Location

Desantis Atrium

Event Website

https://seaphages.org

Start Date

26-10-2022 11:30 AM

End Date

26-10-2022 1:00 AM

Description

Research opportunity targeted for freshmen and sophomores through the SEA-PHAGES program. The goal of the research is to discover new bacteriophages (viruses that infect bacteria) to help combat antibiotic resistance. Phage therapy is a promising alternative to conventional antibiotics. Phages have also been widely used in the food industry to prevent microbial growth on certain foods and are currently being explored as a method for bioremediation of oil spills and wastewater treatment.

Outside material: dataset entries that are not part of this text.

`config.mk`:
```
export PLATFORM = sky130hd
export DESIGN_NAME = ctz_serial_gen
export DESIGN_NICKNAME = d
export VERILOG_FILES = /design/src/rtl/ctz_serial_gen.sv
export SDC_FILE = /design/constraint.sdc
export NUM_CORES = 1
export LEC_CHECK = 0
export CELL_PAD_IN_SITES_DETAIL_PLACEMENT = 0
export CELL_PAD_IN_SITES_GLOBAL_PLACEMENT = 1
export CORE_ASPECT_RATIO = 1.5
export CORE_UTILIZATION = 33
export CTS_CLUSTER_DIAMETER = 150
export CTS_CLUSTER_SIZE = 14
export DETAILED_ROUTE_END_ITERATION = 12
export GPL_TIMING_DRIVEN = 0
export PLACE_DENSITY = 0.75
export SETUP_SLACK_MARGIN = 0.1
export SKIP_LAST_GASP = 1
export SLEW_MARGIN = 20
export SYNTH_ARGS = -nofsm -noshare
export SYNTH_HDL_FRONTEND = slang
export SYNTH_SLANG_ARGS = --single-unit
```
`constraint.sdc`:
```
create_clock -name clk -period 1.8 [get_ports clk]
set_input_delay 0.36 -clock clk [delete_from_list [all_inputs] [get_ports clk]]
set_output_delay 0.36 -clock clk [all_outputs]
set_load 0.05 [all_outputs]
```
`src/rtl/ctz_serial_gen.sv`:
```
// ctz_serial_gen: turns a trailing-zero count k into the isolated-LSB word
// (bit k set, or all-zero for k == DATA_WIDTH) and streams it LSB-first,
// one bit per accepted beat, with a parallel copy on word_out.
// Ports: clk/reset (sync, active-high); cnt_in/cnt_valid/cnt_ready count input;
//        dout/dout_valid/dout_ready/dout_last serial output; word_out parallel
//        word; sat_err one-cycle pulse when the accepted count was above DATA_WIDTH.
module ctz_serial_gen #(
  parameter int DATA_WIDTH = 32,
  parameter int CW         = $clog2(DATA_WIDTH) + 1
) (
  input  logic                  clk,
  input  logic                  reset,
  input  logic [CW-1:0]         cnt_in,
  input  logic                  cnt_valid,
  output logic                  cnt_ready,
  output logic                  dout,
  output logic                  dout_valid,
  input  logic                  dout_ready,
  output logic                  dout_last,
  output logic [DATA_WIDTH-1:0] word_out,
  output logic                  sat_err
);

  localparam int IW = $clog2(DATA_WIDTH);

  typedef enum logic {IDLE, SHIFT} state_t;

  state_t          state;
  logic [IW-1:0]   idx;
  logic [CW-1:0]   k_r;
  logic [CW-1:0]   k_sat;
  logic            accept;

  // Out-of-range counts collapse onto the all-zero frame.
  assign k_sat = (cnt_in > CW'(DATA_WIDTH)) ? CW'(DATA_WIDTH) : cnt_in;

  assign dout_valid = (state == SHIFT);
  assign dout_last  = (state == SHIFT) && (idx == IW'(DATA_WIDTH - 1));
  // idx never reaches DATA_WIDTH, so a saturated k_r yields all-zero beats.
  assign dout       = (state == SHIFT) && (CW'(idx) == k_r);

  // In SHIFT a new count is only taken on the final accepted beat, which lets
  // the next frame start with no bubble. Held low while reset is asserted.
  assign cnt_ready = !reset && ((state == IDLE) || (dout_last && dout_ready));
  assign accept    = cnt_valid && cnt_ready;

  always_ff @(posedge clk) begin
    if (reset) begin
      state    <= IDLE;
      idx      <= '0;
      k_r      <= '0;
      word_out <= '0;
      sat_err  <= 1'b0;
    end else begin
      sat_err <= 1'b0;
      if (accept) begin
        k_r      <= k_sat;
        word_out <= (k_sat == CW'(DATA_WIDTH)) ? '0
                    : ({{(DATA_WIDTH-1){1'b0}}, 1'b1} << k_sat);
        idx      <= '0;
        state    <= SHIFT;
        sat_err  <= (cnt_in > CW'(DATA_WIDTH));
      end else if (state == SHIFT && dout_ready) begin
        if (dout_last) begin
          state <= IDLE;
        end else begin
          idx <= idx + IW'(1);
        end
      end
    end
  end

endmodule

```
==> flow_summary_export.csv <==
group,metric,value,unit
status,status,"finished with violations",
status,violations,"setup timing",
critical_path,worstPathArrival,1.53,ns
synth,yosysSeqAreaShare,51.39,%
global_route,grt_max_degree,15,
place,port_buffers,43,
timing,timing.final.ws_setup,-0.09210,ns
finish,n_fill_cell,513,
power,irDropWorstVdd,0.6290,mV
timing,slew_headroom,66.34,%
timing,timing.final.max_slew_violations,0,
place,routabilityCongestion,0.7367,
synth,synth_area,1753,um2
hold_path,min_path_cells,2,
synth,yosysUniqueCellTypes,38,
critical_path,r2r_slack,-0.04,ns
power,netSwitchingFraction,26.19,%
finish,fin_util,50.63,%
drt,firstDrtPassIters,4,
floorplanning,dieArea,5613,um2
timing,period_share,105.1,%
critical_path,worstSetupPathType,"flip-flop to primary output",
drt,drtIter0Drc,38,
critical_path,crit_path_end_kind,"primary output",
clock_network,htreeDepth,2,
finish,seqCellArea,915.9,um2
drt,dr_total_vias,1489,
synth,syn-num-nets,164,
finish,antennaDiodeCount,0,
timing,fmax,528.5,MHz
synth,ys.flop_type,"dfxtp_1",
power,p_seq_share,54.8,%
synth,synth_top_area_share,51.39,%
drt,routed_wl,4784,um
hold_path,worstHoldStart,"reset",
floorplanning,num_io_pins,47,
clock_network,cts_hold_buf,0,
global_route,grt_use_total,19.07,%
synth,ys_ff_latch,45,
floorplanning,initial_core_util,34.20,%
power,p_sw,0.4843,mW
drt,via_per_inst,5.170,
clock_network,cts_made_buffers,5,
timing,rsz0062_at_grt,"yes",
drt,drc,0,
clock_network,cts_tree,"built",
finish,multi_input_area,904.6,um2
finish,final_cell_mix,"39 x dfxtp_1, 36 x dlygate4sd2_1, 25 x a22o_1",
clock_network,cts_buffer_depth,2,
timing,setup_viol,3,
finish,drive_gt1_share,25.45,%
critical_path,cp.required,1.44,ns
critical_path,worstReg2RegStart,"idx[0]$_SDFFE_PP0P_",
finish,nets,231,
synth,ys_top_cells_by_area,"dfxtp_1 51%, a22o_1 12%, a32o_1 5.7%, nor2_1 3.6%, nand2b_1 2.5%",
synth,syn-instance-count,152,
critical_path,worst_path_largest_cell_delay,0.37,ns
synth,async_reset_ff_share,0,%
global_route,overflow,0,
timing,fin_crit,1.892,ns
critical_path,worstPathMaxFanout,4,
global_route,grt_pass1_vias,1634,
timing,hold_violations,0,
timing,skew,0.004543,ns
floorplanning,die_x,61.51,um
global_route,grt_pass1_wl,7928,um
finish,syn_to_final_growth,48.04,%
power,p_leak,1.158,nW
critical_path,r2r_cells,8,
clock_network,clockRootBuffer,"clkbuf_8",
global_route,met1_usage,20.85,%
critical_path,r2r_end,"word_out[1]$_SDFFE_PP0P_",
floorplanning,num_rows,32,
drt,avgRoutedWirePerCell,16.61,um
drt,antenna_left,0,
finish,layout_commonest_cell,"dfxtp_1",
hold_path,hold_class,"input port to flip-flop",
place,dp_hpwl,3331,um
critical_path,startpoint_type,"flip-flop",
floorplanning,dieHeight,91.26,um
synth,synth_area_per_cell,11.53,um2
global_route,use_met2,33.42,%
critical_path,path_buf_inv,1,
clock_network,insertion_delay,0.29,ns
global_route,antenna_found_initial,0,
synth,synth_top_cell_by_area,"dfxtp_1",
global_route,busiest_layer,"met2",
power,clock_power_share,32.5,%
power,power_density,712.7,nW/um2
power,p_int,1.365,mW
clock_network,cts.sinks,45,
timing,hold_slack,0.2834,ns
synth,ys_warn_count,0,
clock_network,cts.clk_slew.worst_paths,0.08,ns
synth,synth_edf_count,0,
critical_path,crit_top_cell,"ha_4",
global_route,grt.met3_usage,4.558,%
critical_path,crit_slowest_cell,"dfxtp_4",
power,power_frac_comb,12.7,%
job,timing.max_cap.violations,0,
floorplanning,core_area,5125,um2
critical_path,path_cells,"ha_4 > and3_4 > ha_4 > a21boi_4 > nor2_4 > buf_8",
timing,worst_pin_slew,0.5069,ns
hold_path,hold_end,"dout_valid$_SDFFE_PP0P_",
critical_path,cpLargestDelayFamily,"flip-flops",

Last year, my research team discovered two new bacteriophages: Genamy16 and NovaSharks that were able to infect the bacteria Gordonia rubripertincta. These phages can possibly be used for bioremediation and have been included in the SEA-PHAGES database, the National Library of Medicine (NIH), and have been approved for manuscript publication.

This research spans two semesters and can be found in the course catalog as BIOL 1000 (the first part of the course, offered in the Fall semester) and BIOL 1001 (the second part of the course, offered in the Winter semester).

The research experience provided by these courses is extremely valuable. Students gain real, translatable microbiology, molecular biology, genomics, and bioinformatics skills. As hinted at earlier, there is also the opportunity for students to become published co-authors as well as present at research conferences and symposiums.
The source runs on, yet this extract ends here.